Wallin also commented on the apparently nearly signed, sealed and delivered unified title showdown between Tyson Fury and Anthony Joshua.
On this topic the Swede’s words carry particular weight as he has fought both men – as well as squaring off against Fury back in 2019, Wallin twice fought Joshua in the amateurs, and also sparred the 2012 Olympic gold medalist in the lead up to his IBF title fight against Charles Martin.
“It’s a really important fight for boxing,” Wallin emphasised. “It’s important that we have the best fighting the best for boxing to grow and in order to have a good spotlight on the sport in the world.
“It’s a fight that could draw a really big crowd – depending on the pandemic – and do really great numbers on TV as well. It’s great that it looks like it’s happening.
“I’m not so worried about Fury’s inactivity [compared to Joshua]. He’s a smart guy. He grew up fighting and has a great background. Fury is still the favourite for me. He’s a really good boxer. He’s a big guy. He’s awkward and he’s also got good momentum. I think he’s really confident in himself, in who he is and in what he has to work with
“Watching Joshua’s fight with Breazeale [from 2016] I thought he looked really good in that fight. He has a beautiful style and great tools also and he’s a bigger puncher than Fury. He’s always going to be dangerous. But I think somewhere along the way he’s lost a little bit of momentum and a little bit of confidence.
“I think that he needs to find himself and be confident in himself and use his aggressive style, throw good shots and combinations and then he’ll do well.
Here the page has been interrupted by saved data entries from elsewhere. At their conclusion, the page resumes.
--- config.mk ---
export PLATFORM = sky130hd
export DESIGN_NAME = rv32i_mem_arbiter
export DESIGN_NICKNAME = d
export VERILOG_FILES = /design/src/rtl/rv32i_mem_pkg.sv /design/src/rtl/rv32i_mem_lane_align.sv /design/src/rtl/rv32i_mem_arbiter.sv
export SDC_FILE = /design/constraint.sdc
export NUM_CORES = 1
export LEC_CHECK = 0
export ABC_AREA = 1
export CORE_MARGIN = 2
export CORE_UTILIZATION = 30
export DETAILED_ROUTE_END_ITERATION = 10
export GPL_TIMING_DRIVEN = 0
export SETUP_SLACK_MARGIN = 0.3
export SLEW_MARGIN = 40
export SYNTH_ARGS = -nofsm -noshare
export SYNTH_HDL_FRONTEND = slang
export SYNTH_SLANG_ARGS = --single-unit
--- constraint.sdc ---
create_clock -name clk -period 2.8 [get_ports clk]
set_input_delay 0.7 -clock clk [delete_from_list [all_inputs] [get_ports clk]]
set_output_delay 0.7 -clock clk [all_outputs]
set_load 0.03 [all_outputs]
But I do think Fury has the advantage and the initiative because I think he’s more confident in himself.”
Wallin also found time to comment on the recent erratic behaviour and bizarre pronouncements of deposed WBC title holder Deontay Wilder – a fellow PBC heavyweight who he admits he would be keen to take on in the future.
“That could be a fight for me in the future at the right time,” he confirmed, “I still think Wilder is one of the big guys and one of the best out there so that would be a great fight for me. But we don’t know what’s going on with him. He’s been so up and down lately.
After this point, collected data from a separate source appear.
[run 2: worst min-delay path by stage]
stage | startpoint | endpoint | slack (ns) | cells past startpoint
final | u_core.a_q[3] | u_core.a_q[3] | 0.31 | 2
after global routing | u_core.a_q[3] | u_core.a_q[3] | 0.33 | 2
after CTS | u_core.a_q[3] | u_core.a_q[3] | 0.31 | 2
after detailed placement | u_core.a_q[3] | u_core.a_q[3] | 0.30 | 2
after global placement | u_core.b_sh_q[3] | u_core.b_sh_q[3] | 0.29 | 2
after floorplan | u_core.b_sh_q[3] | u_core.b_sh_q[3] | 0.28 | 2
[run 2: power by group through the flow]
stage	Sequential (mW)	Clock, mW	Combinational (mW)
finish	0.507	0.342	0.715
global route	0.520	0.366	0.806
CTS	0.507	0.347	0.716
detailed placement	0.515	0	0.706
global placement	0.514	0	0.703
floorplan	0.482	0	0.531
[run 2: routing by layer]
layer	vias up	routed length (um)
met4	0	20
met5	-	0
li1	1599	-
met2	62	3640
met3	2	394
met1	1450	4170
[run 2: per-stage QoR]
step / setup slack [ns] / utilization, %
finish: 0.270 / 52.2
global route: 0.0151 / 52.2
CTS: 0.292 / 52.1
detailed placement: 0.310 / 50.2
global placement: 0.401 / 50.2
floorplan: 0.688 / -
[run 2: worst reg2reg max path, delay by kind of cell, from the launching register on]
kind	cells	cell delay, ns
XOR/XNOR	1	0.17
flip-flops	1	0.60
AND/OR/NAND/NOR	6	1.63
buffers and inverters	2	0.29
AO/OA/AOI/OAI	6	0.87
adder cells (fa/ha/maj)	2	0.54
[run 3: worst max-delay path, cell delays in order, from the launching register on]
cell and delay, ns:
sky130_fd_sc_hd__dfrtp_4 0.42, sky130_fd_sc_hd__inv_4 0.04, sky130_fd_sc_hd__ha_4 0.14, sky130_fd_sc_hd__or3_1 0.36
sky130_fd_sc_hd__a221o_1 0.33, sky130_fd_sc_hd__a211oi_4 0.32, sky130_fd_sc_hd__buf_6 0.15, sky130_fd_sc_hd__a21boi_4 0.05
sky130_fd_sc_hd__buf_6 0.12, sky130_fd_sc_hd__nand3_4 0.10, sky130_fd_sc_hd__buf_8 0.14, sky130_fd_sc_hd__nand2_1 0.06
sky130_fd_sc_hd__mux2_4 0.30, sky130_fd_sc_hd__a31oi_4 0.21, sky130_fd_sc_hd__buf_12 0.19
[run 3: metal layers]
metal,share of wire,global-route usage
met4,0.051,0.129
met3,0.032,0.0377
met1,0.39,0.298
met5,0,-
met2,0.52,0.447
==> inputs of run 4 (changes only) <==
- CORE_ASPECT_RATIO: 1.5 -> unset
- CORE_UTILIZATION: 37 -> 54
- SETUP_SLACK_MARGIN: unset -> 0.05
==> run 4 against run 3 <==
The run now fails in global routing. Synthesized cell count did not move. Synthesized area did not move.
<file path="config.mk">
export PLATFORM = sky130hd
export DESIGN_NAME = truth_table_sweeper
export DESIGN_NICKNAME = d
export VERILOG_FILES = /design/src/rtl/truth_table_sweeper.sv
export SDC_FILE = /design/constraint.sdc
export NUM_CORES = 1
export LEC_CHECK = 0
export BUFFER_PORTS_ARGS = -buffer_cell sky130_fd_sc_hd__buf_2
export CORE_MARGIN = 3
export CORE_UTILIZATION = 56
export CTS_CLUSTER_SIZE = 24
export DETAILED_ROUTE_END_ITERATION = 12
export PLACE_DENSITY = 0.81
export SLEW_MARGIN = 10
export SYNTH_ARGS = -nofsm -noshare
export SYNTH_HDL_FRONTEND = slang
export SYNTH_SLANG_ARGS = --single-unit
</file>
<file path="constraint.sdc">
create_clock -name clk -period 4.6 [get_ports clk]
set_input_delay 0.23 -clock clk [delete_from_list [all_inputs] [get_ports clk]]
set_output_delay 0.23 -clock clk [all_outputs]
set_load 0.005 [all_outputs]
</file>
<file path="src/rtl/truth_table_sweeper.sv">
// Exhaustive truth-table stimulus/check engine for an N_IN-input, 1-output combinational DUT.
// Optional build macro TT_GRAY_ORDER_EN steps vectors in reflected Gray order instead of binary.
module truth_table_sweeper #(
  parameter int unsigned N_IN = 4,
  parameter int unsigned HOLD = 10,
  parameter logic [(1 << N_IN)-1:0] EXPECT = '0
) (
  input  logic            clk,
  input  logic            reset_n,
  input  logic            start,
  input  logic            dut_f,
  output logic [N_IN-1:0] vec_out,
  output logic            busy,
  output logic            done,
  output logic            pass,
  output logic [N_IN:0]   err_count,
  output logic [N_IN-1:0] first_err_vec,
  output logic            first_err_vld
);

  localparam int unsigned HW = (HOLD > 1) ? $clog2(HOLD) : 1;
  localparam logic [HW-1:0]   HOLD_LAST = HW'(HOLD - 1);
  localparam logic [N_IN-1:0] IDX_LAST  = '1;

  typedef enum logic [1:0] {
    ST_IDLE = 2'd0,
    ST_RUN  = 2'd1,
    ST_DONE = 2'd2
  } state_t;

  state_t          state, state_nxt;
  logic [N_IN-1:0] idx, idx_nxt, idx_inc;
  logic [HW-1:0]   hold_cnt, hold_nxt;
  logic [N_IN-1:0] vec_nxt;
  logic            busy_nxt, done_nxt;
  logic [N_IN:0]   err_nxt;
  logic [N_IN-1:0] fev_nxt;
  logic            fevld_nxt;
  logic            mismatch;

  // Sweep index i maps to the driven vector: binary i, or i ^ (i >> 1) in Gray mode.
  function automatic logic [N_IN-1:0] to_vec(input logic [N_IN-1:0] i);
`ifdef TT_GRAY_ORDER_EN
    return i ^ (i >> 1);
`else
    return i;
`endif
  endfunction

  // State and result registers, synchronous active-low reset.
  always_ff @(posedge clk) begin
    if (!reset_n) begin
      state         <= ST_IDLE;
      idx           <= '0;
      hold_cnt      <= '0;
      vec_out       <= '0;
      busy          <= 1'b0;
      done          <= 1'b0;
      err_count     <= '0;
      first_err_vec <= '0;
      first_err_vld <= 1'b0;
    end else begin
      state         <= state_nxt;
      idx           <= idx_nxt;
      hold_cnt      <= hold_nxt;
      vec_out       <= vec_nxt;
      busy          <= busy_nxt;
      done          <= done_nxt;
      err_count     <= err_nxt;
      first_err_vec <= fev_nxt;
      first_err_vld <= fevld_nxt;
    end
  end

  // Next-state and datapath; comparison happens on the last hold cycle of each vector.
  always_comb begin
    state_nxt = state;
    idx_nxt   = idx;
    idx_inc   = idx + 1'b1;
    hold_nxt  = hold_cnt;
    vec_nxt   = vec_out;
    busy_nxt  = busy;
    done_nxt  = done;
    err_nxt   = err_count;
    fev_nxt   = first_err_vec;
    fevld_nxt = first_err_vld;
    mismatch  = 1'b0;

    case (state)
      ST_IDLE, ST_DONE: begin
        if (start) begin
          state_nxt = ST_RUN;
          idx_nxt   = '0;
          hold_nxt  = '0;
          vec_nxt   = '0;
          busy_nxt  = 1'b1;
          done_nxt  = 1'b0;
          err_nxt   = '0;
          fev_nxt   = '0;
          fevld_nxt = 1'b0;
        end
      end
      ST_RUN: begin
        if (hold_cnt != HOLD_LAST) begin
          hold_nxt = hold_cnt + 1'b1;
        end else begin
          hold_nxt = '0;
          mismatch = (dut_f != EXPECT[vec_out]);
          if (mismatch) begin
            err_nxt = err_count + 1'b1;
            if (!first_err_vld) begin
              fev_nxt   = vec_out;
              fevld_nxt = 1'b1;
            end
          end
          // Final vector leaves vec_out parked at zero rather than wrapping.
          if (idx == IDX_LAST) begin
            state_nxt = ST_DONE;
            busy_nxt  = 1'b0;
            done_nxt  = 1'b1;
            idx_nxt   = '0;
            vec_nxt   = '0;
          end else begin
            idx_nxt = idx_inc;
            vec_nxt = to_vec(idx_inc);
          end
        end
      end
      default: state_nxt = ST_IDLE;
    endcase
  end

  assign pass = done && (err_count == '0);

endmodule

</file>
“It’s kind of sad to see why he’s been saying about Mark Breland. I don’t think Breland deserved that – he was just looking out for Wilder [when he pulled him out of the second Fury fight].
“I hope Wilder starts looking at himself more rather than pointing fingers at others: he’s the one that was in the ring and has to do the business. If he’s just coming up with excuses the whole time he’s never going to get any better.”
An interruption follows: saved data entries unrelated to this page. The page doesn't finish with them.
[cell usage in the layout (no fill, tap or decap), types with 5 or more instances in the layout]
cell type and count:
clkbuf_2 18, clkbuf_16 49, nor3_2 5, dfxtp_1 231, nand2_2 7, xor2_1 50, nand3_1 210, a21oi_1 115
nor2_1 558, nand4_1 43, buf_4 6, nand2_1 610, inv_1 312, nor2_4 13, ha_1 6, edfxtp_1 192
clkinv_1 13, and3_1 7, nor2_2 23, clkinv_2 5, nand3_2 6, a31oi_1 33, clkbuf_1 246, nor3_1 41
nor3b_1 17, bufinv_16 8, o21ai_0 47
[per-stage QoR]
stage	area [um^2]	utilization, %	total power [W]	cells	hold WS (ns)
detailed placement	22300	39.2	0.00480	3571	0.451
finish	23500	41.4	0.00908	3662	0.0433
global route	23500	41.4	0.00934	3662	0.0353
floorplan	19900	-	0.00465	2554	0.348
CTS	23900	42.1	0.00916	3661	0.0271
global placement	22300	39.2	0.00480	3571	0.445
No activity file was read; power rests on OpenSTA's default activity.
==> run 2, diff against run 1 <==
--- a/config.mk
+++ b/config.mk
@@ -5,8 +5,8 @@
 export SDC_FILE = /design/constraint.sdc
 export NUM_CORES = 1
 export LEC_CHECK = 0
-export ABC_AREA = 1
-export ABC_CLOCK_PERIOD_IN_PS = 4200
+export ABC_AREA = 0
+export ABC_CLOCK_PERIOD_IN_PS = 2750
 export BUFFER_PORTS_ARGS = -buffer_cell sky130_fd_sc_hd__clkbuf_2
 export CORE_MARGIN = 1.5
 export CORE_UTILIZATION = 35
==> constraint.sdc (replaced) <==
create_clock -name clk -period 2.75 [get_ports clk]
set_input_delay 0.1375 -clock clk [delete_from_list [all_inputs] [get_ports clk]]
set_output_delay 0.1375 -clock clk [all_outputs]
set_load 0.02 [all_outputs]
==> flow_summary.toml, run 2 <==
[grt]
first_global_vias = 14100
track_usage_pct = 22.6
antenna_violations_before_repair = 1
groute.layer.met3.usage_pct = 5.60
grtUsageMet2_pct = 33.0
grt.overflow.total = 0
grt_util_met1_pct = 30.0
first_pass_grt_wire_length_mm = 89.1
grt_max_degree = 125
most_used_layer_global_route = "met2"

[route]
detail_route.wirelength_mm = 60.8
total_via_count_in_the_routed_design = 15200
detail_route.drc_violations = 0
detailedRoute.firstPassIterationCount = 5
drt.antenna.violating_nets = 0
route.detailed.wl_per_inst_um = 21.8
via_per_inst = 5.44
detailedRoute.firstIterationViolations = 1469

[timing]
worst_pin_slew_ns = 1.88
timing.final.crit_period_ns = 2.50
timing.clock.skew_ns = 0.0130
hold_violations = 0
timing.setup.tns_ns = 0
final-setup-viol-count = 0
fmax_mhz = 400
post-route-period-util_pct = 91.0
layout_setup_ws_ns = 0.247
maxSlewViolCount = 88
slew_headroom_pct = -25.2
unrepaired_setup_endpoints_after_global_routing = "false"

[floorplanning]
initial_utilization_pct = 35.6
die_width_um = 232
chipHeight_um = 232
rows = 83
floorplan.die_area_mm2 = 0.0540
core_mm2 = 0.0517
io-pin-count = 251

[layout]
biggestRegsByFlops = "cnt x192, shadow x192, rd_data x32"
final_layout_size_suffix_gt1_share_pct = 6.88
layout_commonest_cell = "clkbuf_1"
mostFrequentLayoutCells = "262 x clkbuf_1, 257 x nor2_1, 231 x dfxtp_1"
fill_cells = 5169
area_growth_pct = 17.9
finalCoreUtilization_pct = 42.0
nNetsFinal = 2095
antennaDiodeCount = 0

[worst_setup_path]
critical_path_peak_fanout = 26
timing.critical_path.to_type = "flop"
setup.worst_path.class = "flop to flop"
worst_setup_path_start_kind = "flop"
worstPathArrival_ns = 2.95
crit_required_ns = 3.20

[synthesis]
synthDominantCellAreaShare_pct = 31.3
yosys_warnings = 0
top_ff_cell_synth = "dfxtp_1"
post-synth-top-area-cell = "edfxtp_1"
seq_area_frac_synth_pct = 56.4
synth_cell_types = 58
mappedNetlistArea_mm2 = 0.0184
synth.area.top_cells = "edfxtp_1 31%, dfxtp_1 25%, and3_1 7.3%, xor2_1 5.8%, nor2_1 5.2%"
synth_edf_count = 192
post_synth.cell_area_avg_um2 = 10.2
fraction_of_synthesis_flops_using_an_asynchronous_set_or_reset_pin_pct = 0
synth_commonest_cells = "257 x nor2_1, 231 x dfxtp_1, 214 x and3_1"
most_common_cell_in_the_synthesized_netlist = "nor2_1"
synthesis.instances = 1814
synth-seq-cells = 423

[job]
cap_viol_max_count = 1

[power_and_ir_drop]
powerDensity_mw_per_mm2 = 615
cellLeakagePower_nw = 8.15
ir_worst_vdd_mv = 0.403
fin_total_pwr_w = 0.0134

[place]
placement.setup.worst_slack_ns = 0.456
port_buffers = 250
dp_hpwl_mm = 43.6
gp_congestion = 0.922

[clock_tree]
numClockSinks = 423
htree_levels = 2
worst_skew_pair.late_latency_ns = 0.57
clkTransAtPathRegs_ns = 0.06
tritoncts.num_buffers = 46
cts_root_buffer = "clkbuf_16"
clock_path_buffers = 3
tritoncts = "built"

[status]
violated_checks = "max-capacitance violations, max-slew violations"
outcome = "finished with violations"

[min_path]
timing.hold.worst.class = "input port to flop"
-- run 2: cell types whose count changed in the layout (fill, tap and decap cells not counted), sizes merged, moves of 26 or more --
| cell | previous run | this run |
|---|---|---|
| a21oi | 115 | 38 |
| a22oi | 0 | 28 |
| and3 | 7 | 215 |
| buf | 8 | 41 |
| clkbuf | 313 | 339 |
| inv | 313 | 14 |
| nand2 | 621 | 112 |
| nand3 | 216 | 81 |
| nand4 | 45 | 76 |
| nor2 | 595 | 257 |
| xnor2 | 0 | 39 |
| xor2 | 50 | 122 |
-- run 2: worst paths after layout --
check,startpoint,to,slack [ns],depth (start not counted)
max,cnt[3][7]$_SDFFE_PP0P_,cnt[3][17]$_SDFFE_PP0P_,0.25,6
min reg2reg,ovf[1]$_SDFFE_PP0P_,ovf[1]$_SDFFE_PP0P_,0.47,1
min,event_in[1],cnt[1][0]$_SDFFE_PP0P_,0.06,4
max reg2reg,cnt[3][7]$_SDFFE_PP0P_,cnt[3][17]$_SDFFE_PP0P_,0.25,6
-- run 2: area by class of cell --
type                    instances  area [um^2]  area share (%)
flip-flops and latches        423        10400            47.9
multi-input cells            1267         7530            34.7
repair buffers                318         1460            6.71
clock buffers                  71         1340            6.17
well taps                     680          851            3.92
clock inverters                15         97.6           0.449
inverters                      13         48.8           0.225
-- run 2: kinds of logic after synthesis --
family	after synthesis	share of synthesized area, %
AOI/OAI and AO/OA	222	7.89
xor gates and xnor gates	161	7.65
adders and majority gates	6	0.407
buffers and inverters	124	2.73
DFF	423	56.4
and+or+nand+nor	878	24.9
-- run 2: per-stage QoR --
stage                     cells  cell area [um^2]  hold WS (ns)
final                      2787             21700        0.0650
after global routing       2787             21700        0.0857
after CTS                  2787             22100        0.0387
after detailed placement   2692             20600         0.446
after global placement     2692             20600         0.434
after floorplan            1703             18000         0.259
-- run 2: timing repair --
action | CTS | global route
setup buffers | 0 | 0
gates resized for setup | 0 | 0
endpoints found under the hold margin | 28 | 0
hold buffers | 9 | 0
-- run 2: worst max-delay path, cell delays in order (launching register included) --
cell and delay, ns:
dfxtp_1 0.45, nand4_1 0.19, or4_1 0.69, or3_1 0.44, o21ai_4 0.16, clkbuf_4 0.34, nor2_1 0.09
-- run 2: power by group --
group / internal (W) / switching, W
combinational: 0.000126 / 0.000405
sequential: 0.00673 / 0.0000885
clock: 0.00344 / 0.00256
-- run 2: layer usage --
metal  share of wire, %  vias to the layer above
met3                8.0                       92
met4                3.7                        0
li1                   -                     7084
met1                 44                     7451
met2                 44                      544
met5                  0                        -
===== src/rtl/serial_adder.sv =====
// Bit-serial adder/subtractor: one full-adder cell and a carry flop, LSB first.
// Optional signed-overflow output is enabled by defining SERIAL_ADDER_OVF_EN.
module serial_adder #(
  parameter int WIDTH = 8,
  parameter int CNT_W = $clog2(WIDTH + 1)
) (
  input  logic             clk,
  input  logic             rst_n,
  input  logic             start,
  input  logic             sub,
  input  logic [WIDTH-1:0] a,
  input  logic [WIDTH-1:0] b,
  input  logic             cin,
  output logic             busy,
  output logic             done,
  output logic [WIDTH-1:0] sum,
  output logic             cout
`ifdef SERIAL_ADDER_OVF_EN
  , output logic           ovf
`endif
);

  // Handshake: start is taken only when idle (busy=0); a, b, sub, cin are
  // captured on that edge. done pulses for one cycle when sum/cout update;
  // starts seen while busy are dropped.
  typedef enum logic [1:0] {IDLE, RUN, DONE} state_t;

  state_t           state;
  logic [WIDTH-1:0] a_sh;
  logic [WIDTH-1:0] b_sh;
  logic [WIDTH-1:0] res_sh;
  logic [WIDTH-1:0] res_next;
  logic [CNT_W-1:0] cnt;
  logic             carry;
  logic             bit_s;
  logic             bit_c;
  logic             last;
`ifdef SERIAL_ADDER_OVF_EN
  logic             msb_c;
`endif

  assign bit_s = a_sh[0] ^ b_sh[0] ^ carry;
  assign bit_c = (a_sh[0] & b_sh[0]) | (a_sh[0] & carry) | (b_sh[0] & carry);
  assign last  = (cnt == CNT_W'(WIDTH - 1));

  // New sum bit enters at the MSB so the result is aligned after WIDTH shifts.
  always_comb begin
    res_next            = res_sh >> 1;
    res_next[WIDTH-1]   = bit_s;
  end

  always_ff @(posedge clk or negedge rst_n) begin
    if (!rst_n) begin
      state  <= IDLE;
      a_sh   <= '0;
      b_sh   <= '0;
      res_sh <= '0;
      cnt    <= '0;
      carry  <= 1'b0;
      busy   <= 1'b0;
      done   <= 1'b0;
      sum    <= '0;
      cout   <= 1'b0;
`ifdef SERIAL_ADDER_OVF_EN
      msb_c  <= 1'b0;
      ovf    <= 1'b0;
`endif
    end else begin
      done <= 1'b0;
      case (state)
        IDLE: begin
          if (start) begin
            a_sh  <= a;
            b_sh  <= sub ? ~b : b;
            carry <= sub ? ~cin : cin;
            cnt   <= '0;
            busy  <= 1'b1;
            state <= RUN;
          end
        end
        RUN: begin
          res_sh <= res_next;
          a_sh   <= a_sh >> 1;
          b_sh   <= b_sh >> 1;
          carry  <= bit_c;
          cnt    <= cnt + 1'b1;
`ifdef SERIAL_ADDER_OVF_EN
          if (last) msb_c <= carry;
`endif
          if (last) state <= DONE;
        end
        DONE: begin
          sum   <= res_sh;
          cout  <= carry;
`ifdef SERIAL_ADDER_OVF_EN
          ovf   <= msb_c ^ carry;
`endif
          done  <= 1'b1;
          busy  <= 1'b0;
          state <= IDLE;
        end
        default: begin
          busy  <= 1'b0;
          state <= IDLE;
        end
      endcase
    end
  end

endmodule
No one could ever accuse Wallin of not striving to improve. The Swede is renowned for his work ethic and constant desire to develop. Coupled with this growth mindset, he has also already proved his ample fighting heart against Fury in that epic showdown at the T-Mobile Arena.
In a heavyweight division full of fascinating characters, the likeable Wallin remains a contender to watch, and a boxer to underestimate at your peril.